Another possibility is that the linear combination of plane waves involves just those waves having a wave vector lying on the (xy) plane, \(\mathbf {k} = (k_x, k_y, 0)\), namely

$$\begin{aligned} \psi (\mathbf {x},t) = \int \limits _{-\infty }^{\infty } \int \limits _{-\infty }^{\infty } b(k_x, k_y, z, t) \, \mathrm {e}^{\mathrm {i}\, [k_x x + k_y y - \omega (\mathbf {k})\, t]} \, \mathrm {d}\, k_x\, \mathrm {d}\, k_y \;, \end{aligned}$$
(2.99)

Clearly, Eqs. (2.98) and (2.99) are to be compared with the partial Fourier transforms in one and two dimensions as defined in Eqs. (2.90) and (2.91).
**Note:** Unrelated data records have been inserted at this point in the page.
Context: an optimization exercise on an open-source flow, tuned for small area, a short achievable clock period and few clock cycles. The choices shown serve that exercise and are no tape-out recipe. Where RTL was checked, it was by simulation tests only, not by an equivalence proof against the original.

==> inputs of v34 <==
// milestone1
module milestone1 (
	input  logic        CLOCK_50_I,
	input  logic        resetn,
	input  logic        ena,
	output logic        done,
	output logic [17:0] SRAM_address,
	output logic [15:0] SRAM_write_data,
	output logic        SRAM_we_n,
	input  logic [15:0] SRAM_read_data
);
==> flow/config.mk <==
export PLATFORM = sky130hd
export DESIGN_NAME = milestone1
export DESIGN_NICKNAME = milestone1
export VERILOG_FILES = /design/flow/design.v
export SDC_FILE = /design/flow/constraint.sdc
export NUM_CORES = 4
export LEC_CHECK = 0
export CAP_MARGIN = 20
export CORE_MARGIN = 2
export CORE_UTILIZATION = 40
export SLEW_MARGIN = 20
export SYNTH_HIERARCHICAL = 1
export SYNTH_MINIMUM_KEEP_SIZE = 0
==> flow/constraint.sdc <==
create_clock -name core_clock -period 12.0 [get_ports {CLOCK_50_I}]
set_input_delay 2.4000 -clock core_clock [delete_from_list [all_inputs] [get_ports {CLOCK_50_I}]]
set_output_delay 2.4000 -clock core_clock [all_outputs]
set_load 0.01 [all_outputs]
run.sh (not shown) runs the stock make flow with config.mk's settings and CLKGATE_MAP_FILE= SYNTH_SCRIPT=/design/flow/synth_recipe.tcl, a recipe that flattens the netlist after the stock synthesis.
==> inputs of v4, as changes to v34 <==
--- a/flow/design.v
+++ b/flow/design.v
@@ -4,24 +4,25 @@
 	input  logic        ena,
 	output logic        done,
 	output logic [17:0] SRAM_address,
 	output logic [15:0] SRAM_write_data,
 	output logic        SRAM_we_n,
 	input  logic [15:0] SRAM_read_data
 );
+logic        ena_q;        
 logic        we;           
 logic        run;          
 logic        wen;          
 logic [9:0]  ph;           
 logic [15:0] n;            
 logic [6:0]  q;            
 logic        q0, q1, q2;   
 logic [16:0] waddr;        
 logic start, act, finish;
-assign start  = ena & ~run & ~done;
+assign start  = ena_q & ~run & ~done;
 assign act    = run | start;
 assign finish = run & ph[9] & (n == 16'd19200);
 assign SRAM_we_n = ~we;
 logic k157, k159, k1;      
 logic k158, k0;            
 logic sh;                  
 logic fresh;               
@@ -1228,15 +1229,18 @@
 		n         <= 16'hFFFE;
 		q         <= 7'd79;
 		q0        <= 1'b0;
 		q1        <= 1'b0;
 		q2        <= 1'b0;
 		waddr     <= 17'h03E00;
 		we        <= 1'b0;
-	end else if (act) begin
+		ena_q     <= 1'b0;
+	end else begin
+		ena_q <= ena;
+		if (act) begin
 		ph <= {ph[8:0], ph[9]};
 		if (start)
 			run <= 1'b1;
 		if (ph[9]) begin
 			q  <= (q == 7'd79) ? 7'd0 : q + 7'd1;
 			q0 <= (q == 7'd79);
 			q1 <= q0;
@@ -1249,14 +1253,15 @@
 		we <= wen & (ph[2] | ph[3] | ph[4] | ph[6] | ph[7] | ph[8]);
 		if (wen & (ph[2] | ph[3] | ph[4] | ph[6] | ph[7] | ph[8]))
 			waddr <= waddr + 17'd1;
 		if (finish) begin
 			run  <= 1'b0;
 			done <= 1'b1;
 		end
+		end
 	end
 end
 always_ff @(posedge CLOCK_50_I) begin
 	k157    <= (ph[1] | ph[2]) & q0;
 	k159    <= (ph[1] | ph[2]) & q1;
 	k1      <= (ph[1] | ph[2]) & q2;
 	k158    <= (ph[7] | ph[8]) & q0;
==> flow/flow/run.sh (new file) <==
#!/bin/bash
# Layout flow: the standard layout (standard.sh, with config.mk's settings),
# asking its timing repairs for a larger setup margin so that they also speed up
# paths that already meet the 12 ns clock.  make's output goes to flow.log; each
# ORFS step keeps its own log under orfs/logs/.
set -euo pipefail
bash standard.sh SETUP_SLACK_MARGIN=8.5 finish > flow.log 2>&1
==> flow/standard.sh (new file) <==
#!/bin/bash
# synth_recipe.tcl (not shown) runs the flow's synth.tcl, then flattens the netlist and writes it again
# the make line also repeats each setting of config.mk as NAME=value (left out here)
make -C /OpenROAD-flow-scripts/flow DESIGN_CONFIG=/design/flow/config.mk WORK_HOME=/design/flow/orfs CLKGATE_MAP_FILE= SYNTH_SCRIPT=/design/flow/synth_recipe.tcl "${@:-finish}"
CORE_UTILIZATION = 60   (was 40)
CTS_CLUSTER_DIAMETER = 100   (was not set)
CTS_CLUSTER_SIZE = 25   (was not set)
PLACE_DENSITY = 0.7   (was not set)
removed: flow/run.sh
==> run notes <==
- In v4 the cell count is lower than in v34, by about 8%.
- Of v34 and v4, v4 has the higher non-clock buffer count (gap 56).
- Of v34 and v4, v4 has the higher maximum frequency (gap about 16%, measured against v4).
- Between v4 and v34, the lower synthesized cell count is in v34 (gap about 1.3%, measured against v34).
- In v4 the utilization is higher than in v34, by 21 points.
- Hold slack: v4 is higher than v34 (6.9 ps).
==> figures <==
| item | v34 | v4 |
|---|---|---|
| Post-CTS repair timing setup buffer count | 0 | 16 |
| Status | no timing/DRC/antenna violations | no timing/DRC/antenna violations |
| Multi-input combinational cell count | 1272 | 1290 |
| DR vias | 13690 | 14140 |
| Post-synthesis share of cell area spent on and, or, nand and nor gates | 7.385% | 7.183% |
| Global placement routability congestion | 0.9456 | 0.9599 |
| Critical register-to-register path startpoint | cv[4]$_DFFE_PP_ | cu[8]$_DFFE_PP_ |
| Most prevalent standard cell on the critical path | nand4_1 | fa_1 |
| Required time of the critical path | 12450 ps | 12420 ps |
| Number of ordinary and repair buffers in the finished layout | 59 | 115 |
| GRT Overall Usage | 17.83% | 27.06% |
| Number of nets at the end of the flow | 2427 | 2476 |
| Fraction of the yosys area taken by sequential cells | 40.67% | 40.50% |
| Sequential fraction of total cell area | 36.32% | 37.40% |
| Final clock-cell share | 5.507% | 2.524% |
| Die footprint | 59320 sq um | 40110 sq um |
Testbench counts of v4, summed over its fixed seeds: cycles 768,092.
No functional check of the RTL was part of v34.

==> what the ideal ports hide <==
No port has a modelled driver above. Below, the same layouts with a new extraction and two added sets of constraints. Step 1 assumes that a clkbuf_16 drives the clock port and a buf_2 every other input. Step 2, shift: input delay + t, output delay - t, t = (earliest + latest rising clock arrival at the registers) / 2. This alone moves slack from input paths to output paths. a / b / c = ideal / step 1 / step 2; a / b = the first two.
run	t, ns	setup slack, ns	hold WS [ns]	latest minus earliest clock arrival (ns)	worst data-port slew with drivers (ns)
v34	0.629	7.829 / 7.870 / 7.241	0.415 / 0.415 / 0.415	0.039 / 0.039	0.04
v4	0.607	8.485 / 8.444 / 8.428	0.422 / 0.422 / 0.422	0.038 / 0.037	0.04
After both steps every run listed still meets setup and hold. The setup slack of v34, which loses most, moves by +0.041 ns with the drivers and by -0.588 ns with both steps.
Other possibilities are allowed in three dimensions, for wave propagation, that expand the limited class of plane waves. For instance, a point-like source may generate spherical waves, invariant under general rotations around the origin. Such waves are solutions of the spherically symmetric wave equation, i.e. a special case of Eq. (2.94),

$$\begin{aligned} \frac{\partial ^2 {\psi (r,t)}}{\partial {t}^2} = \frac{c^2}{r^2}\, \frac{\partial {}}{\partial {r}} \left[ r^2\, \frac{\partial {\psi (r,t)}}{\partial {r}} \right] \; , \end{aligned}$$
(2.100)

where \(r=|\mathbf {x}|\) is the spherical radial coordinate. Spherical normal modes are given by

$$\begin{aligned} \psi (r,t) = A \; \frac{\mathrm {e}^{\mathrm {i}\left( k r - \omega t \right) }}{r} \; , \end{aligned}$$
(2.101)

and they solve Eq. (2.100) provided that \(\omega = \pm \,k c\) and A is a constant. As for plane waves, given by Eqs. (2.69), (2.101) with a constant amplitude A defines the case of non-dispersive waves. Other partial differential equations might involve dispersive spherical waves, where A is time-dependent and \(\omega \) is a nonlinear function of k. Wave packets can be built up from the superposition of these more general, dispersive, spherical waves, so that we can write the analogous of Eqs. (2.71) and (2.72),

$$\begin{aligned} \psi (r,t) = \frac{1}{r}\ \sum _{k} B(k,t) \, \mathrm {e}^{\mathrm {i}\, [k r - \omega (k)\, t]} \; , \end{aligned}$$
(2.102)

and

$$\begin{aligned} \psi (r,t) = \frac{1}{r} \int \limits _{-\infty }^{\infty } b(k,t) \, \mathrm {e}^{\mathrm {i}\, [k r - \omega (k)\, t]} \, \mathrm {d}\, k \;, \end{aligned}$$
(2.103)

respectively, where Eq. (2.103) is relative to a case where k spans continuously the whole real axis.